• THE PROBLEM:
Take the entries that follow and return exactly the lines from the one holding "word-level logic and storage cells: 40" through the one holding "library setup time: 0.125 ns", both included. Nothing else is needed.

Saved entries
`config.mk`:
```
export PLATFORM = sky130hd
export DESIGN_NAME = instruction_fetch
export DESIGN_NICKNAME = d
export VERILOG_FILES = /design/src/rtl/cpu_isa_pkg.sv /design/src/rtl/if_id_reg.sv /design/src/rtl/instruction_fetch.sv
export SDC_FILE = /design/constraint.sdc
export NUM_CORES = 1
export LEC_CHECK = 0
export CAP_MARGIN = 20
export CORE_MARGIN = 5
export CORE_UTILIZATION = 60
export CTS_CLUSTER_SIZE = 20
export DETAILED_ROUTE_END_ITERATION = 6
export DONT_BUFFER_PORTS = 1
export GPL_ROUTABILITY_DRIVEN = 0
export MAX_ROUTING_LAYER = met4
export PLACE_DENSITY = 0.87
export SYNTH_ARGS = -nofsm -noshare
export SYNTH_HDL_FRONTEND = slang
export SYNTH_SLANG_ARGS = --single-unit
```
`constraint.sdc`:
```
create_clock -name clk -period 2.5 [get_ports clk]
set_clock_uncertainty 0.05 [all_clocks]
set_input_delay 0.5 -clock clk [delete_from_list [all_inputs] [get_ports clk]]
set_output_delay 0.5 -clock clk [all_outputs]
set_load 0.03 [all_outputs]
```
`src/rtl/cpu_isa_pkg.sv`:
```
`default_nettype none
// +----------------------------------------------------------------------+
// | Package     : cpu_isa_pkg                                            |
// | Description : Shared ISA definitions for the pipelined CPU: opcode   |
// |               constants, instruction/PC widths and the fetch-stage   |
// |               state encoding.                                        |
// | Revision    : 1.0 - initial release                                  |
// +----------------------------------------------------------------------+
package cpu_isa_pkg;

   localparam int ISA_INSTR_WIDTH  = 9;
   localparam int ISA_PC_WIDTH     = 16;
   localparam int ISA_OPCODE_WIDTH = 5;

   // Opcode field is the 5 MSBs of the instruction; the 4 LSBs are the operand.
   localparam logic [ISA_OPCODE_WIDTH-1:0] OP_ADD           = 5'b00000;
   localparam logic [ISA_OPCODE_WIDTH-1:0] OP_SUB           = 5'b00001;
   localparam logic [ISA_OPCODE_WIDTH-1:0] OP_AND           = 5'b00010;
   localparam logic [ISA_OPCODE_WIDTH-1:0] OP_OR            = 5'b00011;
   localparam logic [ISA_OPCODE_WIDTH-1:0] OP_SETI          = 5'b01100;
   localparam logic [ISA_OPCODE_WIDTH-1:0] OP_MATH_TO_ADR   = 5'b10010;
   localparam logic [ISA_OPCODE_WIDTH-1:0] OP_JUMP          = 5'b11000;
   localparam logic [ISA_OPCODE_WIDTH-1:0] OP_HALT          = 5'b11010;
   localparam logic [ISA_OPCODE_WIDTH-1:0] OP_TO_BE_DEFINED = 5'b11111;

   typedef enum logic [0:0] {
      FS_RUN    = 1'b0,
      FS_HALTED = 1'b1
   } fetch_state_e;

endpackage : cpu_isa_pkg
`default_nettype wire

```
`src/rtl/if_id_reg.sv`:
```
`default_nettype none
// +----------------------------------------------------------------------+
// | Module      : if_id_reg                                              |
// | Description : IF/ID pipeline register with load / hold / flush.      |
// |               flush has priority over load; with neither asserted    |
// |               the register holds.                                    |
// | Ports       : clk, reset (async, active-high)                        |
// |               load_i, flush_i        - control                       |
// |               instr_i, pc_i          - fetched instruction / address |
// |               instr_o, pc_o, valid_o - registered IF/ID contents     |
// | Revision    : 1.0 - initial release                                  |
// +----------------------------------------------------------------------+
module if_id_reg #(
   parameter int INSTR_WIDTH = 9,
   parameter int PC_WIDTH    = 16
) (
   input  logic                   clk,
   input  logic                   reset,
   input  logic                   load_i,
   input  logic                   flush_i,
   input  logic [INSTR_WIDTH-1:0] instr_i,
   input  logic [PC_WIDTH-1:0]    pc_i,
   output logic [INSTR_WIDTH-1:0] instr_o,
   output logic [PC_WIDTH-1:0]    pc_o,
   output logic                   valid_o
);

   logic [INSTR_WIDTH-1:0] instr_q;
   logic [PC_WIDTH-1:0]    pc_q;
   logic                   valid_q;

   // A bubble keeps the last id_pc; only instr/valid are cleared.
   always_ff @(posedge clk or posedge reset) begin
      if (reset) begin
         instr_q <= '0;
         pc_q    <= '0;
         valid_q <= 1'b0;
      end else if (flush_i) begin
         instr_q <= '0;
         valid_q <= 1'b0;
      end else if (load_i) begin
         instr_q <= instr_i;
         pc_q    <= pc_i;
         valid_q <= 1'b1;
      end
   end

   assign instr_o = instr_q;
   assign pc_o    = pc_q;
   assign valid_o = valid_q;

endmodule : if_id_reg
`default_nettype wire

```
`src/rtl/instruction_fetch.sv`:
```
`default_nettype none
// +----------------------------------------------------------------------+
// | Module      : instruction_fetch                                      |
// | Description : Fetch stage. Owns the PC, drives the instruction ROM,  |
// |               registers the returned instruction into IF/ID, and     |
// |               handles stall, redirect and halt detection.            |
// | Ports       : clk, reset (async, active-high)                        |
// |               rom_pc / rom_instr      - ROM address / data           |
// |               stall, redirect, redirect_pc - pipeline control        |
// |               id_instr, id_pc, id_valid    - IF/ID register          |
// |               halted, fetch_count          - status                  |
// | Revision    : 1.0 - initial release                                  |
// +----------------------------------------------------------------------+
module instruction_fetch
   import cpu_isa_pkg::*;
#(
   parameter int                     PC_WIDTH     = ISA_PC_WIDTH,
   parameter int                     INSTR_WIDTH  = ISA_INSTR_WIDTH,
   parameter int                     OPCODE_WIDTH = ISA_OPCODE_WIDTH,
   parameter logic [PC_WIDTH-1:0]    RESET_PC     = PC_WIDTH'(1),
   parameter logic [OPCODE_WIDTH-1:0] HALT_OPCODE = OP_HALT,
   parameter int                     CNT_WIDTH    = 16
) (
   input  logic                   clk,
   input  logic                   reset,
   output logic [PC_WIDTH-1:0]    rom_pc,
   input  logic [INSTR_WIDTH-1:0] rom_instr,
   input  logic                   stall,
   input  logic                   redirect,
   input  logic [PC_WIDTH-1:0]    redirect_pc,
   output logic [INSTR_WIDTH-1:0] id_instr,
   output logic [PC_WIDTH-1:0]    id_pc,
   output logic                   id_valid,
   output logic                   halted,
   output logic [CNT_WIDTH-1:0]   fetch_count
);

   fetch_state_e           state_q, state_d;
   logic [PC_WIDTH-1:0]    pc_q, pc_d;
   logic [CNT_WIDTH-1:0]   cnt_q, cnt_d;
   logic                   ifid_load;
   logic                   ifid_flush;
   logic                   is_halt;

   assign is_halt = (rom_instr[INSTR_WIDTH-1 -: OPCODE_WIDTH] == HALT_OPCODE);

   // State register (FSM state plus the PC and counter it controls)
   always_ff @(posedge clk or posedge reset) begin
      if (reset) begin
         state_q <= FS_RUN;
         pc_q    <= RESET_PC;
         cnt_q   <= '0;
      end else begin
         state_q <= state_d;
         pc_q    <= pc_d;
         cnt_q   <= cnt_d;
      end
   end

   // Next-state logic: redirect always returns to RUN, which also cancels a
   // halt fetched down a mispredicted path.
   always_comb begin
      state_d = state_q;
      if (redirect) begin
         state_d = FS_RUN;
      end else if (state_q == FS_RUN && !stall && is_halt) begin
         state_d = FS_HALTED;
      end
   end

   // Output / datapath control. HALTED is checked before stall so that a
   // stall while halted cannot hold a stale valid instruction in IF/ID.
   always_comb begin
      pc_d       = pc_q;
      cnt_d      = cnt_q;
      ifid_load  = 1'b0;
      ifid_flush = 1'b0;
      if (redirect) begin
         pc_d       = redirect_pc;
         ifid_flush = 1'b1;
      end else if (state_q == FS_HALTED) begin
         ifid_flush = 1'b1;
      end else if (!stall) begin
         ifid_load = 1'b1;
         if (cnt_q != {CNT_WIDTH{1'b1}}) begin
            cnt_d = cnt_q + CNT_WIDTH'(1);
         end
         // The halt instruction itself is delivered; the PC parks on it.
         if (!is_halt) begin
            pc_d = pc_q + PC_WIDTH'(1);
         end
      end
   end

   if_id_reg #(
      .INSTR_WIDTH (INSTR_WIDTH),
      .PC_WIDTH    (PC_WIDTH)
   ) u_if_id_reg (
      .clk     (clk),
      .reset   (reset),
      .load_i  (ifid_load),
      .flush_i (ifid_flush),
      .instr_i (rom_instr),
      .pc_i    (pc_q),
      .instr_o (id_instr),
      .pc_o    (id_pc),
      .valid_o (id_valid)
   );

   assign rom_pc      = pc_q;
   assign halted      = (state_q == FS_HALTED);
   assign fetch_count = cnt_q;

endmodule : instruction_fetch
`default_nettype wire
```
== Word-level counts from Yosys, hierarchy flattened ==
Cells that the tools add are included.
Operators by class
  bitwise operators: 4
  equal/unequal tests: 5
  reduce and logical (&&, ||, !) cells: 8
  mux-type cells: 15
  $add $sub $neg: 2
Operators by type and width (count)
  16-bit two-way mux: 4
  16-bit by 1-bit adder with 16-bit output, second input constant: 2
  9-bit two-way mux: 2
  16-bit != test, second input constant: 1
  1-bit two-way mux: 9
  5-bit equality test, second input constant: 1
  2-bit != test, second input constant: 2
  1-bit NOT: 4
  4-bit AND reduction: 1
  2-bit nonzero test: 2
  3-bit AND reduction: 1
  1-bit logical AND: 2
  2-bit by 1-bit != test with 1-bit output, second input constant: 1
  2-bit AND reduction: 1
  1-bit logical NOT: 1
Word-level totals
  word-level logic and storage cells: 40
  output and inout port bits: 59
  flip-flop bits (word level): 59

== Depth between registers and ports, before layout ==
Gate-level depths: netlist of run 1.
  depth after elaboration: 5
  mapped depth: 6
  depth with buffers taken out: 5

== Hierarchy ==
A second synthesis of run 1 with hierarchy kept.
Second synthesis, totals
  cells, all modules: 252
  area, all modules: 2882.8 um^2
By module, submodules not included
  instruction_fetch: instances 1, area each 1834.3 um^2, cells an instance 184
  if_id_reg: instances 1, area each 1048.5 um^2, cells an instance 68

== Worst setup path after synthesis of run 1 ==
Ideal clock, no wire load.
  kind: reg2reg
  from: register cnt_q[0] (netlist: fetch_count[0])
  to: register cnt_q[1] (netlist: fetch_count[1])
  cell stages (with the launch flop): 6
  library setup time: 0.125 ns
  arrival time: 1.926 ns
  buffers on the path: 0
  setup slack: 0.399 ns
  path through: dfrtp_1 ha_1 nand4_1 nor4_4 a41oi_1 mux2_2
On the way
  cells in the longest elaborated chain, start to end: 2
Ends and longest elaborated chain
  start: declaration: RTL line instruction_fetch.sv:40  | logic [CNT_WIDTH-1:0] cnt_q, cnt_d;
  start signal: assignment: RTL line instruction_fetch.sv:56  | cnt_q <= cnt_d;
  parallel branches: the longest is 2 deep, another holds 16-bit by 1-bit adder with 16-bit output
Parallel ways; which one is timed is not known.
A chain may end at the register's enable or synchronous reset.

== Worst setup path in the final report of run 1 ==
  from: register cnt_q[10] (netlist: fetch_count[10])
  to: register cnt_q[1] (netlist: fetch_count[1])
On the way
  cells in the longest elaborated chain, start to end: 2
Ends and longest elaborated chain
  16-bit != test: RTL line instruction_fetch.sv:85  | if (cnt_q != {CNT_WIDTH{1'b1}}) begin
  4-bit AND reduction (no source line)
Every way passes these cells.

==> results.toml, run 1 <==
[run_status]
outcome = "complete, no violations"

[yosys]
ys.flop_type = "dfrtp_1"
postSynthNetCount = 327
seq_area_frac_synth_pct = 51.3
synth-seq-cells = 59
yosys_warnings = 0
ys_async_sr_fraction_pct = 100
synth_edf_count = 0
synth_cells = 296
syn_area_per_cell_um2 = 9.72
synth_cell_type_count = 49
syn_area_mm2 = 0.00288

[route]
routedWlPerCell_um = 18.5
firstDrtPassIters = 4
drc_errors = 0
drt_wl_total_um = 6810
ant_nets = 0
vias = 2271
drt_iter0_markers = 181
via_per_inst = 6.19

[critical_path]
timing.rr.start = "fetch_count[10]$_DFFE_PP0P_"
cp.arrival_ps = 2260
cp-end-kind = "flip-flop"
worstPathMaxFanout = 6
crit_type = "flip-flop to flip-flop"
worst_setup_path_start_kind = "flip-flop"
startpoint = "fetch_count[10]$_DFFE_PP0P_"
cp.required_ps = 2660

[power_and_ir_drop]
switching_share_pct = 37.3
pwr-share-seq_pct = 54.3
pwr-share-comb_pct = 17.2
internal_power_uw = 1670
ir_drop_v = 0.000466
pwr_density_cell_mw_per_mm2 = 842
p_sw_uw = 992
p_leak_uw = 0.00142
power_frac_clock_pct = 28.5

[grt]
antenna_found_initial = 0
grtUsageTotal_pct = 23.7
grt_pass1_wl_um = 11200
grt_pass1_vias = 2309
gr-total-overflow = 0
grt_max_degree = 31

[timing]
tns_ps = 0
maxSlewViolCount = 0
whs_ps = 72.7
fin_crit_sh_pct = 83.9
rsz0062_at_grt = "false"
timing.fmax_mhz = 477
max_slew_margin_pct = 58.4
timing.final.ws_setup_ps = 404
tightest_slew_ps = 623
finalSetupViolCount = 0
period_minus_slack_ps = 2100
hold_violations = 0

[run]
drv_cap = 0

[finish]
final_layout_size_suffix_gt1_share_pct = 12.5
final_util_pct = 67.3
final_cell_count_no_fill = 367
n_antenna_cell = 0
fin_nets = 339
area_delta_synth_final_pct = 9.70

[placed_design]
dpl.hpwl_um = 4890
place_ws_ps = 422
dpl.cell_count = 351
portBuffers = 0

[clock_tree]
clkTransAtPathRegs_ps = 60
cts_hold_buf = 0
clockRootBuffer = "clkbuf_8"
cts.sinks = 59
clockBufferDepth = 2
worstSkewPairLatency_ps = 330
cts_setup_buffers = 0
htreeDepth = 3
cts_tree = "built"
cts_resized = 0
cts-buffers-inserted = 9

[floorplanning]
die_area_mm2 = 0.00628
die_x_um = 79.3
core_mm2 = 0.00469
die_h_um = 79.3
initial_core_util_pct = 61.3
rows = 25
io_pins = 88

[min_path]
hp-class = "input pin to asynchronous set/reset pin"
==> power by group through the flow <==
stage / logic [uW] / clock network, uW / registers [uW]
floorplan: 257 / 0 / 1510
global placement: 441 / 0 / 1450
detailed placement: 454 / 0 / 1460
CTS: 458 / 772 / 1440
global route: 511 / 809 / 1470
finish: 456 / 759 / 1440
==> cell families (layout without fill, tap and decap cells) <==
logic type | count (synthesis) | count (layout) | share of synthesized area [%]
AND/OR/NAND/NOR | 139 | 139 | 24.3
AO/OA/AOI/OAI | 46 | 46 | 10.7
adder cells (fa/ha/maj) | 2 | 2 | 0.869
buffers and inverters | 21 | 38 | 3.35
XOR/XNOR | 16 | 16 | 4.87
multiplexers | 13 | 13 | 4.57
flip-flops | 59 | 59 | 51.3
==> state kept, by name, summed over array words and instances (netlist names) <==
name / count
fetch_count: 16
rom_pc: 16
u_if_id_reg.pc_o: 16
u_if_id_reg.instr_o: 9
halted: 1
u_if_id_reg.valid_o: 1
==> Yosys cell counts (2+ instances only) <==
cell	n	area, um2
or3_1	2	12.5
o21ai_0	13	65.1
a41oi_1	3	26.3
a21oi_1	5	25.0
dfrtp_1	58	1450
nand3_1	13	65.1
buf_6	2	22.5
a31oi_1	11	68.8
ha_1	2	25.0
or2_2	2	12.5
xor2_1	7	61.3
mux2i_1	12	120
a211oi_1	3	22.5
clkbuf_1	8	30.0
buf_2	2	10.0
nor4_1	5	31.3
nand4_1	10	62.6
o31ai_1	3	22.5
and4_1	4	35.0
or4_1	3	22.5
nor3_1	3	15.0
nand2_1	61	229
inv_1	8	30.0
nor2_1	23	86.3
xnor2_1	9	78.8
==> per-layer routing <==
metal  up-vias  GRT usage (%)  wire length (um)
li1       1078              -                 -
met1      1091           29.9              2980
met2        88           35.9              3210
met3        14           6.46               477
met4         0           11.0               134
met5         -              -                 0
==> through the flow <==
step / area (um2) / power [uW]
3_5_place_dp: 2980 / 1910
5_1_grt: 3160 / 2790
3_3_place_gp: 2980 / 1890
4_1_cts: 3160 / 2670
6_report: 3160 / 2660
2_1_floorplan: 2880 / 1760
==> final cells by class <==
class	count	area, um2
clock buffer	14	163
clock inverter	2	10.0
fill	364	1540
inverter	8	30.0
multi-input combinational	216	1300
sequential	59	1480
tap	54	67.6
timing repair buffer	14	105
==> final timing paths <==
path | endpoint | cells after the start | slack (ps)
max in group asynchronous | rom_pc[0]$_DFFE_PP1P_ | 2 | 1570
min in group clk | rom_pc[0]$_DFFE_PP1P_ | 1 | 200
worst max-delay path | fetch_count[1]$_DFFE_PP0P_ | 4 | 400
worst max register to register | fetch_count[1]$_DFFE_PP0P_ | 4 | 400
worst min register to register | u_if_id_reg.pc_o[8]$_DFFE_PP0P_ | 2 | 550
worst min-delay path | u_if_id_reg.instr_o[1]$_DFFE_PP0P_ | 1 | 70
==> cells in the final DEF (no fill, tap or decap), types with 7 or more instances in the layout <==
master | Yosys | layout
nand2_1 | 61 | 61
dfrtp_1 | 58 | 58
nor2_1 | 23 | 23
buf_4 | 0 | 14
nand3_1 | 13 | 13
o21ai_0 | 13 | 13
mux2i_1 | 12 | 12
a31oi_1 | 11 | 11
clkbuf_8 | 0 | 11
nand4_1 | 10 | 10
xnor2_1 | 9 | 9
inv_1 | 8 | 7
xor2_1 | 7 | 7
==> critical path, stage by stage, from the launching register on <==
cell     delay (ps)
dfrtp_1         600
nand4_1         240
nor4_4          440
a41oi_1         280
mux2_2          350
Power figures use the tool's default switching activity.
==> run 2, diff against run 1 <==
--- a/config.mk
+++ b/config.mk
@@ -7,13 +7,13 @@
 export LEC_CHECK = 0
 export CAP_MARGIN = 20
 export CORE_MARGIN = 5
-export CORE_UTILIZATION = 60
+export CORE_UTILIZATION = 57
 export CTS_CLUSTER_SIZE = 20
 export DETAILED_ROUTE_END_ITERATION = 6
 export DONT_BUFFER_PORTS = 1
 export GPL_ROUTABILITY_DRIVEN = 0
 export MAX_ROUTING_LAYER = met4
-export PLACE_DENSITY = 0.87
+export PLACE_DENSITY = 0.86
 export SYNTH_ARGS = -nofsm -noshare
 export SYNTH_HDL_FRONTEND = slang
 export SYNTH_SLANG_ARGS = --single-unit
==> constraint.sdc (replaced) <==
create_clock -name clk -period 1.9 [get_ports clk]
set_clock_uncertainty 0.05 [all_clocks]
set_input_delay 0.38 -clock clk [delete_from_list [all_inputs] [get_ports clk]]
set_output_delay 0.38 -clock clk [all_outputs]
set_load 0.03 [all_outputs]
==> run 2 against run 1 <==
Clock power is 30% higher. Critical path depth is 2 higher. Worst setup slack worse by 380 ps. Via count is 6.3% higher. Highest routed layer unchanged. Critical path type unchanged. Final cell count is 12% higher. Total power is 37% higher. Largest power group unchanged. Flip-flop and latch count stayed put. First-iteration DRC count is 27% higher. Clock-buffer cell count stayed put. Non-clock buffer count is 31 higher.
==> results.toml, run 2 (synthesis gave the netlist of run 1 again) <==
[finish]
fin_nets = 370
area_delta_synth_final_pct = 21.1
n_antenna_cell = 0
final_layout_size_suffix_gt1_share_pct = 21.5
final_common_cell = "nand2_1"
final_cell_count_no_fill = 411
mostFrequentLayoutCells = "nand2_1, dfrtp_1, buf_4"
fillCellCount = 367

[run_status]
outcome = "complete, no violations"

[min_path]
worstHoldStart = "stall"
holdPathStages = 1
hp-class = "input pin to flip-flop"

[critical_path]
r2r_cells = 6
timing.rr.start = "rom_pc[0]$_DFFE_PP1P_"
slowest_stage = "dfstp_2"
worst_setup_path_start_kind = "flip-flop"
rrSetupSlack_ps = 20
cp-end-kind = "flip-flop"
crit_cells = 6
crit_type = "flip-flop to flip-flop"
cp_top_family = "flip-flops"
startpoint = "rom_pc[0]$_DFFE_PP1P_"
r2r-end = "rom_pc[6]$_DFFE_PP0P_"
cp.arrival_ps = 2030
cp_slowest_stage_delay_ps = 580
worstPathMaxFanout = 5
crit_buf_inv = 1
path_cells = "ha_4 > nand4_1 > buf_4 > a2111oi_4 > xnor2_1 > o21ai_0"
endpoint = "rom_pc[6]$_DFFE_PP0P_"
cp.required_ps = 2050

[route]
vias = 2415
drt_wl_total_um = 7280
routedWlPerCell_um = 17.7
drt_iter0_markers = 229
firstDrtPassIters = 5
ant_nets = 0
drc_errors = 0
via_per_inst = 5.88

[clock_tree]
clockRootBuffer = "clkbuf_8"
clkTransAtPathRegs_ps = 60
cts_tree = "built"
worstSkewPairLatency_ps = 330
cts-buffers-inserted = 9
clockBufferDepth = 2
cts.sinks = 59
htreeDepth = 3

[floorplanning]
rows = 25
io_pins = 88
core_mm2 = 0.00482
initial_core_util_pct = 59.7
die_x_um = 81.1
die_area_mm2 = 0.00657
die_h_um = 81.1

[power_and_ir_drop]
p_total_uw = 3650
p_sw_uw = 1340
pwr-share-seq_pct = 47.5
power_frac_clock_pct = 27.0
pwr_density_cell_mw_per_mm2 = 1050
ir_drop_v = 0.000564
p_leak_uw = 0.00159
internal_power_uw = 2310
switching_share_pct = 36.7
pwr-share-comb_pct = 25.5

[grt]
grt_pass1_vias = 2463
antenna_found_initial = 0
grtUsageTotal_pct = 24.7
grt_pass1_wl_um = 11900
gr-total-overflow = 0
grt_max_degree = 26

[timing]
hold_violations = 0
period_minus_slack_ps = 1880
finalSetupViolCount = 0
timing.fmax_mhz = 532
tightest_slew_ps = 642
fin_crit_sh_pct = 98.9
maxSlewViolCount = 0
max_slew_margin_pct = 57.2

[placed_design]
dpl.hpwl_um = 5430
dpl.cell_count = 391
portBuffers = 0

[run]
drv_cap = 0
-- run 2: final cells by class --
type	instances	area (um2)	area share (%)
Multi-Input combinational cell	216	1360	39.1
Tap cell	67	83.8	2.41
Timing Repair Buffer	45	353	10.1
Sequential cell	59	1480	42.5
Clock inverter	2	10.0	0.287
Clock buffer	14	163	4.67
Inverter	8	33.8	0.969
-- run 2: worst min path at each step --
stage	to	slack, ps
2_1_floorplan	fetch_count[10]$_DFFE_PP0P_	430
3_3_place_gp	u_if_id_reg.instr_o[2]$_DFFE_PP0P_	200
3_5_place_dp	u_if_id_reg.instr_o[2]$_DFFE_PP0P_	210
4_1_cts	u_if_id_reg.valid_o$_DFFE_PP0P_	60
5_1_grt	rom_pc[0]$_DFFE_PP1P_	70
6_report	u_if_id_reg.valid_o$_DFFE_PP0P_	80
-- run 2: through the flow --
stage | setup TNS [ps] | util [%] | hold slack [ps] | area (um2) | setup slack (ps)
after floorplan | -132 | - | 429 | 2890 | -75.8
after global placement | 0 | 66.9 | 205 | 3220 | 126
after detailed placement | 0 | 66.9 | 209 | 3220 | 32.2
after CTS | 0 | 70.7 | 57.4 | 3410 | 17.8
after global routing | -11.8 | 72.3 | 69.9 | 3480 | -10.1
final | 0 | 72.3 | 81.1 | 3480 | 20.3
-- run 2: layer usage --
metal / GRT usage (%) / part of all wire, % / vias to the layer above
li1: - / - / 1140
met1: 29.3 / 41 / 1175
met2: 38.4 / 49 / 95
met3: 7.65 / 8.8 / 5
met4: 11.8 / 1.1 / 0
met5: - / 0 / -
-- run 2: power by group through the flow --
| stage | clock network (uW) | registers [uW] | logic (uW) |
|---|---|---|---|
| 6_report | 986 | 1730 | 930 |
| 5_1_grt | 1070 | 1760 | 1020 |
| 4_1_cts | 1020 | 1740 | 916 |
| 3_5_place_dp | 0 | 1760 | 913 |
| 3_3_place_gp | 0 | 1740 | 885 |
| 2_1_floorplan | 0 | 1990 | 339 |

• WORKED SOLUTION:
  word-level logic and storage cells: 40
  output and inout port bits: 59
  flip-flop bits (word level): 59

== Depth between registers and ports, before layout ==
Gate-level depths: netlist of run 1.
  depth after elaboration: 5
  mapped depth: 6
  depth with buffers taken out: 5

== Hierarchy ==
A second synthesis of run 1 with hierarchy kept.
Second synthesis, totals
  cells, all modules: 252
  area, all modules: 2882.8 um^2
By module, submodules not included
  instruction_fetch: instances 1, area each 1834.3 um^2, cells an instance 184
  if_id_reg: instances 1, area each 1048.5 um^2, cells an instance 68

== Worst setup path after synthesis of run 1 ==
Ideal clock, no wire load.
  kind: reg2reg
  from: register cnt_q[0] (netlist: fetch_count[0])
  to: register cnt_q[1] (netlist: fetch_count[1])
  cell stages (with the launch flop): 6
  library setup time: 0.125 ns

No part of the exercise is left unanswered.